Secretary of State for the Southern Department
- In office 1699–1700
- Monarch: William III
- Preceded by: James Vernon
- Succeeded by: James Vernon

Personal details
- Born: 1656 England
- Died: 25 August 1711 (aged 54–55) England
- Spouse: Barbara Chiffinch
- Children: 3, including William
- Parents: Sir Edward Villiers (father); Lady Frances Howard (mother);
- Occupation: Diplomat, politician

= Edward Villiers, 1st Earl of Jersey =

English diplomat, courtier and politician (1656–1711)

Edward Villiers, 1st Earl of Jersey (1656 – 25 August 1711), was an English diplomat, courtier and Tory politician from the Villiers family.

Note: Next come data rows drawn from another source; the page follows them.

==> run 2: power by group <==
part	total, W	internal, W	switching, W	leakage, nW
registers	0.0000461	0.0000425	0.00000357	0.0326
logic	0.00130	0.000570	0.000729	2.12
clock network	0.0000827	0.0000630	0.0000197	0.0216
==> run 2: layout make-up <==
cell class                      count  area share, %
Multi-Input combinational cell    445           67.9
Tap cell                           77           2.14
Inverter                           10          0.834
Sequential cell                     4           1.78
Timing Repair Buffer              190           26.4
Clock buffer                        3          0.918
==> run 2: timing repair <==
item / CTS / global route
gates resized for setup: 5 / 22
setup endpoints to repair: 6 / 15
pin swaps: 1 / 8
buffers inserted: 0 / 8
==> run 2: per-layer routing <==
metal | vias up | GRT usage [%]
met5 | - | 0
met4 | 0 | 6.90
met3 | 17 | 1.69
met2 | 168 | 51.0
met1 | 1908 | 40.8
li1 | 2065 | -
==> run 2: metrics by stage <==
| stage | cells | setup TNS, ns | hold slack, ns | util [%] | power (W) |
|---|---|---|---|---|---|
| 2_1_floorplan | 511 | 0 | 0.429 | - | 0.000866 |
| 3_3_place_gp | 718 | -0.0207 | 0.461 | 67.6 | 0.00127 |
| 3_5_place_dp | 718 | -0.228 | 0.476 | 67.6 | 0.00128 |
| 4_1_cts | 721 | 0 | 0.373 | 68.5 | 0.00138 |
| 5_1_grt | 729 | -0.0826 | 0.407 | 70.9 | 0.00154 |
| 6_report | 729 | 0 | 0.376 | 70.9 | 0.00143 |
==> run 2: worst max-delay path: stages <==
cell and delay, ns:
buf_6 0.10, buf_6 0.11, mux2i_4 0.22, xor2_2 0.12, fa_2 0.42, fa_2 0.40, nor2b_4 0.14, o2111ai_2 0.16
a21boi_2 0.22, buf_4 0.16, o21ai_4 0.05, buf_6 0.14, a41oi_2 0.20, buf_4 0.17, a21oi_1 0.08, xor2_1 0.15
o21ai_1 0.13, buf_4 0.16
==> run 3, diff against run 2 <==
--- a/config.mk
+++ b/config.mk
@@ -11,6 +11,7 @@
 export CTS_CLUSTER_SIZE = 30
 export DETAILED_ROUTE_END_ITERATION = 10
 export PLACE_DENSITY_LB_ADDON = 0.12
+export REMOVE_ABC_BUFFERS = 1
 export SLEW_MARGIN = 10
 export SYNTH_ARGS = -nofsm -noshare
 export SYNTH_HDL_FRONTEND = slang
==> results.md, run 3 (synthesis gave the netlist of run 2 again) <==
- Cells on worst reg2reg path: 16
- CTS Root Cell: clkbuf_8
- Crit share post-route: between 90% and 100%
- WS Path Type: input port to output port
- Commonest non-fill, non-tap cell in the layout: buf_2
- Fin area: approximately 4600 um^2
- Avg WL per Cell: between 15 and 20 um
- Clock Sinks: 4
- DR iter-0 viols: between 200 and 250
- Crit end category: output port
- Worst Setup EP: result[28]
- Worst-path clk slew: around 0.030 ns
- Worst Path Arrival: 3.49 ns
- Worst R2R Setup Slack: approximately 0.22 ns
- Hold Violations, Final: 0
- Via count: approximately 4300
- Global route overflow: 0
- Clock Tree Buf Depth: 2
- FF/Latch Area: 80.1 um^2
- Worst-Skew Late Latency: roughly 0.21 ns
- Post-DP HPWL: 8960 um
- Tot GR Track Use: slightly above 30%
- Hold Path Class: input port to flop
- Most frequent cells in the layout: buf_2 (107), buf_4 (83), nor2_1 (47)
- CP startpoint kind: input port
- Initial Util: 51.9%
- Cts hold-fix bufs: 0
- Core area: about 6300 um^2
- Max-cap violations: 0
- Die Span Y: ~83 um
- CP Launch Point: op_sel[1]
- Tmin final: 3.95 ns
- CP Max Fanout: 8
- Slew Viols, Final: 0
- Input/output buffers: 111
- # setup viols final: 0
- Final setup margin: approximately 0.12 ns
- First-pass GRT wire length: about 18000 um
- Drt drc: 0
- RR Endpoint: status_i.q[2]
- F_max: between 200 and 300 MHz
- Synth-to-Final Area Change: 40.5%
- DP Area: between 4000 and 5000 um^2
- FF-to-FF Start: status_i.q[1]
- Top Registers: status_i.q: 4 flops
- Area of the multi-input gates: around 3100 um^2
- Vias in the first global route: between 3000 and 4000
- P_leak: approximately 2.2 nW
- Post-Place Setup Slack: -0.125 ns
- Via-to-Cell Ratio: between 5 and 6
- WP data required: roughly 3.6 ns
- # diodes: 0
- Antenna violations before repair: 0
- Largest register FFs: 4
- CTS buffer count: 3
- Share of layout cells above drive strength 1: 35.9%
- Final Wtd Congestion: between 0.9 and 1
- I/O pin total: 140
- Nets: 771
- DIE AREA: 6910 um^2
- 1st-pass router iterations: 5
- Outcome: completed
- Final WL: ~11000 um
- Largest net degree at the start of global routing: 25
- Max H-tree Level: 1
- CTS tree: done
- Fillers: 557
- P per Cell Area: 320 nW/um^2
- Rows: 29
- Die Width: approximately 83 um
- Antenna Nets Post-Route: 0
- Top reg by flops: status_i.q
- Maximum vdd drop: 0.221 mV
**src/rtl/tlb_maint_pkg.sv**
```systemverilog
package tlb_maint_pkg;
    localparam int TAG_W  = 20;
    localparam int ASID_W = 8;
    localparam int DATA_W = 24;
    localparam int N_ENT  = 8;
    localparam int IDX_W  = $clog2(N_ENT);
    localparam int TR_W   = TAG_W + ASID_W + 2;
    localparam int CMD_W  = 9;

    // command word bit positions
    localparam int B_SRCH = 8;
    localparam int B_CALL = 7;
    localparam int B_CUNL = 6;
    localparam int B_CASD = 5;
    localparam int B_ISEL = 4;
    localparam int B_ADRS = 3;
    localparam int B_RD   = 2;
    localparam int B_ACC  = 1;
    localparam int B_UPD  = 0;

    typedef struct packed {
        logic [TAG_W-1:0]  tag;
        logic [ASID_W-1:0] asid;
        logic              lock;
        logic              valid;
    } tlb_tag_t;

    typedef enum logic [2:0] {
        OP_NONE, OP_CALL, OP_CUNL, OP_CASD, OP_SRCH, OP_ACC, OP_UPD
    } tlb_op_t;

    typedef enum logic {S_IDLE, S_EXEC} ctl_state_t;
endpackage

```
**src/rtl/tlb_array.sv**
```systemverilog
module tlb_array
    import tlb_maint_pkg::*;
(
    input  logic              clk,
    input  logic              rst_n,
    input  logic              clr_all,
    input  logic              clr_unl,
    input  logic              clr_asid,
    input  logic [ASID_W-1:0] cur_asid,
    input  logic              wr_en,
    input  logic [IDX_W-1:0]  idx,
    input  tlb_tag_t          wr_tag,
    input  logic [DATA_W-1:0] wr_data,
    output tlb_tag_t          rd_tag,
    output logic [DATA_W-1:0] rd_data,
    input  logic [TAG_W-1:0]  probe_tag,
    output logic              hit,
    output logic [IDX_W-1:0]  hit_idx,
    output logic [N_ENT-1:0]  lock_vec
);
    tlb_tag_t          tags [N_ENT];
    logic [DATA_W-1:0] data [N_ENT];
    logic [N_ENT-1:0]  valid_vec;

    always_ff @(posedge clk) begin
        for (int i = 0; i < N_ENT; i++) begin
            if (!rst_n || clr_all) begin
                tags[i] <= '0;
            end else if (clr_unl && !tags[i].lock) begin
                tags[i].valid <= 1'b0;
            end else if (clr_asid && !tags[i].lock && tags[i].asid == cur_asid) begin
                tags[i].valid <= 1'b0;
            end else if (wr_en && idx == IDX_W'(i)) begin
                tags[i] <= wr_tag;
            end
            if (!rst_n)
                data[i] <= '0;
            else if (wr_en && idx == IDX_W'(i))
                data[i] <= wr_data;
        end
    end

    assign rd_tag  = tags[idx];
    assign rd_data = data[idx];

    always_comb begin
        hit     = 1'b0;
        hit_idx = '0;
        for (int i = 0; i < N_ENT; i++) begin
            valid_vec[i] = tags[i].valid;
            lock_vec[i]  = tags[i].lock;
        end
        for (int i = N_ENT - 1; i >= 0; i--) begin
            if (tags[i].valid && tags[i].tag == probe_tag && tags[i].asid == cur_asid) begin
                hit     = 1'b1;
                hit_idx = IDX_W'(i);
            end
        end
    end

    p_clear_all_empties_r4: assert property (@(posedge clk) disable iff (!rst_n)
        clr_all |=> (valid_vec == '0 && lock_vec == '0));
    p_clear_unl_drops_unlocked_r5: assert property (@(posedge clk) disable iff (!rst_n)
        clr_unl && !clr_all |=> (valid_vec & ~lock_vec) == '0);
    p_clear_unl_keeps_locked_r5: assert property (@(posedge clk) disable iff (!rst_n)
        clr_unl && !clr_all |=> (valid_vec & lock_vec) == $past(valid_vec & lock_vec));
    p_clear_asid_keeps_locked_r6: assert property (@(posedge clk) disable iff (!rst_n)
        clr_asid && !clr_all && !clr_unl |=> (valid_vec & lock_vec) == $past(valid_vec & lock_vec));
endmodule

```
**src/rtl/rr_victim.sv**
```systemverilog
module rr_victim
    import tlb_maint_pkg::*;
(
    input  logic             clk,
    input  logic             rst_n,
    input  logic             clr,
    input  logic             adv,
    input  logic [N_ENT-1:0] lock_vec,
    output logic [IDX_W-1:0] victim,
    output logic             none_free
);
    logic [IDX_W-1:0] ptr;

    always_comb begin
        logic [IDX_W-1:0] cand;
        victim    = ptr;
        none_free = 1'b1;
        for (int k = N_ENT - 1; k >= 0; k--) begin
            cand = IDX_W'((int'(ptr) + k) % N_ENT);
            if (!lock_vec[cand]) begin
                victim    = cand;
                none_free = 1'b0;
            end
        end
    end

    always_ff @(posedge clk) begin
        if (!rst_n || clr)
            ptr <= '0;
        else if (adv && !none_free)
            ptr <= (victim == IDX_W'(N_ENT - 1)) ? '0 : IDX_W'(victim + 1'b1);
    end

    p_all_locked_hold_r10: assert property (@(posedge clk) disable iff (!rst_n)
        adv && none_free && !clr |=> $stable(ptr));
    p_ptr_follows_victim_r10: assert property (@(posedge clk) disable iff (!rst_n)
        adv && !none_free && !clr |=> ptr != $past(victim));
endmodule

```
**src/rtl/tlb_maint_ctrl.sv**
```systemverilog
module tlb_maint_ctrl
    import tlb_maint_pkg::*;
(
    input  logic              clk,
    input  logic              rst_n,
    input  logic              cmd_we,
    input  logic [CMD_W-1:0]  cmd_wdata,
    output logic [CMD_W-1:0]  cmd_rdata,
    input  logic              ar_we,
    input  logic [TAG_W-1:0]  ar_wdata,
    input  logic              asid_we,
    input  logic [ASID_W-1:0] asid_wdata,
    input  logic              tr_we,
    input  logic [TR_W-1:0]   tr_wdata,
    output logic [TR_W-1:0]   tr_rdata,
    input  logic              dr_we,
    input  logic [DATA_W-1:0] dr_wdata,
    output logic [DATA_W-1:0] dr_rdata,
    output logic [IDX_W-1:0]  alloc_idx,
    output logic              srch_hit,
    output logic              done
);
    ctl_state_t        state;
    tlb_op_t           op_q;
    logic              cfg_isel, cfg_adr, cfg_rd;
    logic [TAG_W-1:0]  ar_q;
    logic [ASID_W-1:0] asid_q;
    tlb_tag_t          tr_q;
    logic [DATA_W-1:0] dr_q;
    logic [IDX_W-1:0]  alloc_q;
    logic              hit_q, done_q;

    function automatic tlb_op_t decode(input logic [CMD_W-1:0] c);
        if (c[B_CALL]) return OP_CALL;
        if (c[B_CUNL]) return OP_CUNL;
        if (c[B_CASD]) return OP_CASD;
        if (c[B_SRCH]) return OP_SRCH;
        if (c[B_ACC])  return OP_ACC;
        if (c[B_UPD])  return OP_UPD;
        return OP_NONE;
    endfunction

    logic exec;
    logic [IDX_W-1:0] acc_idx;
    assign exec    = (state == S_EXEC);
    assign acc_idx = cfg_adr ? ar_q[IDX_W-1:0] : alloc_q;

    tlb_tag_t          rd_tag_v   [2];
    logic [DATA_W-1:0] rd_data_v  [2];
    logic              hit_v      [2];
    logic [IDX_W-1:0]  hit_idx_v  [2];
    logic [IDX_W-1:0]  victim_v   [2];
    logic              none_v     [2];

    // index 0: data buffer, index 1: instruction buffer
    for (genvar t = 0; t < 2; t++) begin : g_tlb
        logic             sel_me;
        logic [N_ENT-1:0] locks;
        assign sel_me = (cfg_isel == 1'(t));

        tlb_array u_arr (
            .clk       (clk),
            .rst_n     (rst_n),
            .clr_all   (exec && op_q == OP_CALL),
            .clr_unl   (exec && op_q == OP_CUNL),
            .clr_asid  (exec && op_q == OP_CASD),
            .cur_asid  (asid_q),
            .wr_en     (exec && op_q == OP_ACC && !cfg_rd && sel_me),
            .idx       (acc_idx),
            .wr_tag    (tr_q),
            .wr_data   (dr_q),
            .rd_tag    (rd_tag_v[t]),
            .rd_data   (rd_data_v[t]),
            .probe_tag (ar_q),
            .hit       (hit_v[t]),
            .hit_idx   (hit_idx_v[t]),
            .lock_vec  (locks)
        );

        rr_victim u_rr (
            .clk       (clk),
            .rst_n     (rst_n),
            .clr       (exec && op_q == OP_CALL),
            .adv       (exec && op_q == OP_UPD && sel_me),
            .lock_vec  (locks),
            .victim    (victim_v[t]),
            .none_free (none_v[t])
        );
    end

    // state register
    always_ff @(posedge clk) begin
        if (!rst_n) begin
            state    <= S_IDLE;
            op_q     <= OP_NONE;
            cfg_isel <= 1'b0;
            cfg_adr  <= 1'b0;
            cfg_rd   <= 1'b0;
        end else begin
            unique case (state)
                S_IDLE: if (cmd_we) begin
                    state    <= S_EXEC;
                    op_q     <= decode(cmd_wdata);
                    cfg_isel <= cmd_wdata[B_ISEL];
                    cfg_adr  <= cmd_wdata[B_ADRS];
                    cfg_rd   <= cmd_wdata[B_RD];
                end
                S_EXEC: state <= S_IDLE;
            endcase
        end
    end

    // outputs and software-visible registers
    always_ff @(posedge clk) begin
        if (!rst_n) begin
            ar_q    <= '0;
            asid_q  <= '0;
            tr_q    <= '0;
            dr_q    <= '0;
            alloc_q <= '0;
            hit_q   <= 1'b0;
            done_q  <= 1'b0;
        end else begin
            done_q <= exec;
            if (ar_we)   ar_q   <= ar_wdata;
            if (asid_we) asid_q <= asid_wdata;
            if (exec && op_q == OP_ACC && cfg_rd) begin
                tr_q <= rd_tag_v[cfg_isel];
                dr_q <= rd_data_v[cfg_isel];
            end else begin
                if (tr_we) tr_q <= tr_wdata;
                if (dr_we) dr_q <= dr_wdata;
            end
            if (exec && op_q == OP_SRCH) begin
                hit_q <= hit_v[cfg_isel];
                if (hit_v[cfg_isel]) alloc_q <= hit_idx_v[cfg_isel];
            end
            if (exec && op_q == OP_UPD && !none_v[cfg_isel])
                alloc_q <= victim_v[cfg_isel];
        end
    end

    assign cmd_rdata = {4'b0, cfg_isel, cfg_adr, cfg_rd, 2'b0};
    assign tr_rdata  = tr_q;
    assign dr_rdata  = dr_q;
    assign alloc_idx = alloc_q;
    assign srch_hit  = hit_q;
    assign done      = done_q;

    p_done_follows_exec_r3: assert property (@(posedge clk) disable iff (!rst_n)
        exec |=> done && state == S_IDLE);
    p_done_single_r3: assert property (@(posedge clk) disable iff (!rst_n)
        done |=> !done);
    p_miss_keeps_alloc_r7: assert property (@(posedge clk) disable iff (!rst_n)
        exec && op_q == OP_SRCH && !hit_v[cfg_isel] |=> !srch_hit && $stable(alloc_idx));
    p_hit_loads_index_r7: assert property (@(posedge clk) disable iff (!rst_n)
        exec && op_q == OP_SRCH && hit_v[cfg_isel] |=> srch_hit && alloc_idx == $past(hit_idx_v[cfg_isel]));
    p_strobes_read_zero_r2: assert property (@(posedge clk) disable iff (!rst_n)
        cmd_we && state == S_IDLE |=> cmd_rdata[B_ISEL] == $past(cmd_wdata[B_ISEL]));
endmodule

```
**config.mk**
```make
export PLATFORM = sky130hd
export DESIGN_NAME = tlb_maint_ctrl
export DESIGN_NICKNAME = d
export VERILOG_FILES = /design/src/rtl/tlb_maint_pkg.sv /design/src/rtl/tlb_array.sv /design/src/rtl/rr_victim.sv /design/src/rtl/tlb_maint_ctrl.sv
export SDC_FILE = /design/constraint.sdc
export NUM_CORES = 2
export LEC_CHECK = 0
export ABC_AREA = 1
export BUFFER_PORTS_ARGS = -buffer_cell sky130_fd_sc_hd__buf_2
export CORE_ASPECT_RATIO = 0.8
export CORE_MARGIN = 2
export CORE_UTILIZATION = 52
export DETAILED_ROUTE_END_ITERATION = 8
export PLACE_DENSITY = 0.74
export SETUP_SLACK_MARGIN = 0.4
export SLEW_MARGIN = 5
export SYNTH_ARGS = -nofsm -noshare
export SYNTH_HDL_FRONTEND = slang
export SYNTH_SLANG_ARGS = --single-unit
```
**constraint.sdc**
```tcl
create_clock -name clk -period 3.8 [get_ports clk]
set_input_delay 0.38 -clock clk [delete_from_list [all_inputs] [get_ports clk]]
set_output_delay 0.38 -clock clk [all_outputs]
set_load 0.005 [all_outputs]
```
==> impl_metrics.py <==
metrics = {
    "status": {
        "status": "finished, final reports clean",
    },
    "placed_design": {
        "gp_congestion": 1.10,
        "hpwl_um": 150000,
        "io_buffers": 159,
    },
    "power_and_ir_drop": {
        "p_int_mw": 18.8,
        "power_mw": 26.0,
        "switchingPower_mw": 7.22,
        "pwr-share-seq_pct": 47.4,
        "cellPowerDensity_nw_per_um2": 470,
        "pwr-share-clk_pct": 39.9,
        "comb_power_share_pct": 12.7,
        "peakVddDrop_mv": 0.378,
        "p_leak_nw": 21.2,
        "switching_share_pct": 27.8,
    },
    "floorplan": {
        "start_util_pct": 52.4,
        "num_rows": 100,
        "die_area_um2": 96100,
        "core_um2": 93000,
        "die_h_um": 278,
        "die-width_um": 346,
        "ios": 166,
    },
    "timing": {
        "setup_tns_ns": 0,
        "rsz0062_at_grt": "true",
        "min_period_ns": 3.34,
        "post-route-period-util_pct": 88.0,
        "tightest_slew_ns": 1.29,
        "drv_slew": 0,
        "relSlewSlack_pct": 13.7,
        "whs_ns": 0.0157,
        "fmax_ghz": 0.299,
        "final_hold_viol_count": 0,
        "finalClockSkew_ns": 0.0230,
        "finalSetupViolCount": 0,
    },
    "synthesis": {
        "seq_area_frac_synth_pct": 57.4,
        "synth_area_leaders": "edfxtp_1, nor2_1, nand2_1",
        "netlist_area_um2": 48700,
        "yosysTopAreaCell": "edfxtp_1",
        "synth_top_area_share_pct": 53.3,
        "ys_ff_latch": 964,
        "synth_edf_count": 864,
        "syn_inst": 5342,
        "ys_warn_count": 0,
        "yosysUniqueCellTypes": 52,
        "synth_async_sr_flop_share_pct": 0,
        "synth-main-ff-cell": "edfxtp_1",
        "avgSynthCellArea_um2": 9.12,
    },
    "detailed_routing": {
        "drc": 0,
        "routed_wl_um": 222000,
        "drtIter0Drc": 8401,
        "wl_per_cell_um": 32.8,
        "drtPass1Iterations": 9,
        "ant_nets": 0,
        "vias_per_cell": 6.62,
        "vias": 44800,
    },
    "clock_network": {
        "clk_path_buf_depth": 3,
        "clock-root-buffer": "clkbuf_16",
        "cts_sinks": 964,
        "numCtsBuffers": 99,
        "clk_pin_slew_ns": 0.07,
        "cts_tree": "built",
        "clk_latency_ns": 0.69,
        "h-tree-depth": 3,
    },
    "worst_setup_path": {
        "cp-start-kind": "register",
        "criticalPathCategory": "reg -> reg",
        "arrival_ns": 3.95,
        "cp-end-kind": "register",
        "path_max_fanout": 19,
        "required_ns": 4.41,
        "r2r_setup_slack_ns": 0.46,
    },
    "layout": {
        "finalNetCount": 5558,
        "area_delta_synth_final_pct": 13.5,
        "fillers": 8014,
        "drive_gt1_share_pct": 11.5,
    },
    "global_route": {
        "globalRouteTotalUtil_pct": 45.3,
        "grt_pass1_vias": 40700,
        "antenna_found_initial": 13,
        "grt_pass1_wl_um": 308000,
        "grt_start_max_net_pins": 88,
        "overflow": 0,
    },
    "min_path": {
        "worstHoldPathType": "in -> reg",
    },
    "job": {
        "drv_cap": 0,
    },
}
## critical path, stage by stage (launching register included)
cell	delay, ns
dfxtp_1	0.53
nand2_2	0.13
o21ai_4	0.13
nand2_2	0.40
buf_12	0.32
o2111ai_1	0.96
o311ai_0	0.31
nand2_1	0.22
o21ai_0	0.10
a21oi_1	0.14
## cells in the final DEF, fill, tap and decap left out, types with 47 or more instances in the layout
cell type  count
clkbuf_16    108
nor2_1      1081
o22ai_1      149
a22oi_1      203
buf_2        159
a21oi_1      174
inv_1        387
xor2_1       107
edfxtp_1     864
buf_12        47
nand4_1      111
buf_4        179
xnor2_1       52
nand2_1      945
o21ai_0      189
nand3_1      233
dfxtp_1       94
## state kept, by name (all words and copies together), names as in the netlist
| register | flops |
|---|---|
| g_tlb.u_arr.data | 384 |
| asid_q | 8 |
| done | 1 |
| cfg_adr | 1 |
| exec | 1 |
| alloc_idx | 3 |
| dr_rdata | 24 |
| g_tlb.u_rr.ptr | 6 |
| cfg_rd | 1 |
| cfg_isel | 1 |
| g_tlb.u_arr.tags | 480 |
| tr_rdata | 30 |
| ar_q | 20 |
| op_q | 3 |
| srch_hit | 1 |
## what timing repair did
item,CTS,global route
hold buffers,14,0
setup buffers,0,3
gates resized for setup,0,9
hold endpoints to repair,11,0
setup endpoints to repair,0,12
## per-layer routing
metal	part of all wire (%)	vias to the layer above	wire length, um	GRT usage, %
met5	0.051	-	114	0
met4	4.1	14	9140	16.0
met3	19	606	43200	22.3
met2	38	4213	85200	59.1
met1	38	21500	84100	64.4
li1	-	18500	-	-
## final timing paths
kind	from	end	cells after the start
setup reg to reg	cfg_adr$_SDFFE_PN0P_	tr_rdata[10]$_SDFFE_PN0P_	9
setup / recovery	cfg_adr$_SDFFE_PN0P_	tr_rdata[10]$_SDFFE_PN0P_	9
hold / removal	ar_wdata[9]	ar_q[9]$_SDFFE_PN0P_	3
hold reg to reg	exec$_SDFF_PP0_	done$_SDFF_PN0_	2
## synth_stat cells (all sizes together), types with 31 or more instances
library cell     n
nor2          1085
nand2          975
edfxtp         864
inv            407
nand3          236
clkbuf         224
o21ai          220
a22oi          203
a21oi          175
buf            171
o22ai          149
nand4          111
xor2           109
dfxtp          100
xnor2           53
a221oi          42
o211ai          39
nor3            38
o2111ai         31
## layout make-up
cell class	instances	area (um2)	share of cell area, %
Clock buffer	138	2860	5.16
Multi-Input combinational cell	3577	17600	31.8
Sequential cell	964	28000	50.6
Clock inverter	47	552	0.998
Antenna cell	5	12.5	0.0226
Tap cell	1224	1530	2.77
Inverter	411	1580	2.85
Timing Repair Buffer	399	3220	5.83
## power groups by stage
stage	logic, mW	registers, mW	clock network (mW)
final	3.30	12.3	10.4
after global routing	3.38	12.3	10.7
after CTS	3.09	12.3	10.4
after detailed placement	3.07	12.5	0
after global placement	3.06	12.5	0
after floorplan	1.66	12.3	0
## stage by stage
stage	setup slack [ns]	instances	cell area [um2]	util, %
3_5_place_dp	0.467	6558	51700	55.6
5_1_grt	0.375	6761	55300	59.5
3_3_place_gp	0.428	6558	51700	55.6
4_1_cts	0.457	6757	55200	59.4
6_report	0.458	6765	55300	59.5
2_1_floorplan	1.16	5347	48700	-
## cell families after synthesis
family	count (synthesis)	share of synthesized area [%]
other	1	0.00770
buffers and inverters	806	6.81
AND/OR/NAND/NOR	2485	20.7
XOR/XNOR	162	2.96
flip-flops	964	57.4
AO/OA/AOI/OAI	916	11.9
adder cells (fa/ha/maj)	8	0.206
Power figures use the tool's default switching activity.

He was created Baron Villiers and Viscount Villiers in 1691 and Earl of Jersey in 1697. A leading opponent of the Whig Junto, he was made Southern Secretary in 1699.

==Family and early life==
He was the son of Sir Edward Villiers (1620–1689) of Richmond, Surrey, by his wife Frances Howard, the youngest daughter of Theophilus Howard, 2nd Earl of Suffolk, and Elizabeth Home.

His grandfather was Sir Edward Villiers (c. 1585 – 1626), Master of the Mint and Lord President of Munster, who was half-brother of George Villiers, 1st Duke of Buckingham, and of Christopher Villiers, 1st Earl of Anglesey. His sister was Elizabeth Villiers, the reputed mistress of King William III, who was later Countess of Orkney as the wife of George Hamilton, 1st Earl of Orkney.

He was admitted to St John's College, Cambridge, in 1671 and took his Master of Arts in 1672.

==Career==
Following the Glorious Revolution of 1688, Villiers was appointed Master of the Horse to Queen Mary II, and in June 1689 he succeeded his father as Knight Marshal to the royal household. On 20 March 1691 he was elevated to the Peerage of England as Viscount Villiers of Dartford and Baron Villiers of Hoo, in part owing to the influence of his sister, Elizabeth. In 1695, he was sent as a diplomat to the Dutch Republic, representing his country at the Congress of Ryswick in 1686, and on 25 May 1697 he was appointed one of the Lords Justices of Ireland, although he rarely visited that country subsequently. The same year, on 13 October he was made Earl of Jersey and English ambassador at The Hague. In 1698 he became the English ambassador in Paris.

After returning to England in 1699, was made Secretary of State for the Southern Department, and on three occasions he was one of the Lords Justices of England. In June 1700, he was appointed Lord Chamberlain by King William, an office he continued to hold after the accession of Queen Anne in 1702. The same year he received an honorary degree from the University of Oxford.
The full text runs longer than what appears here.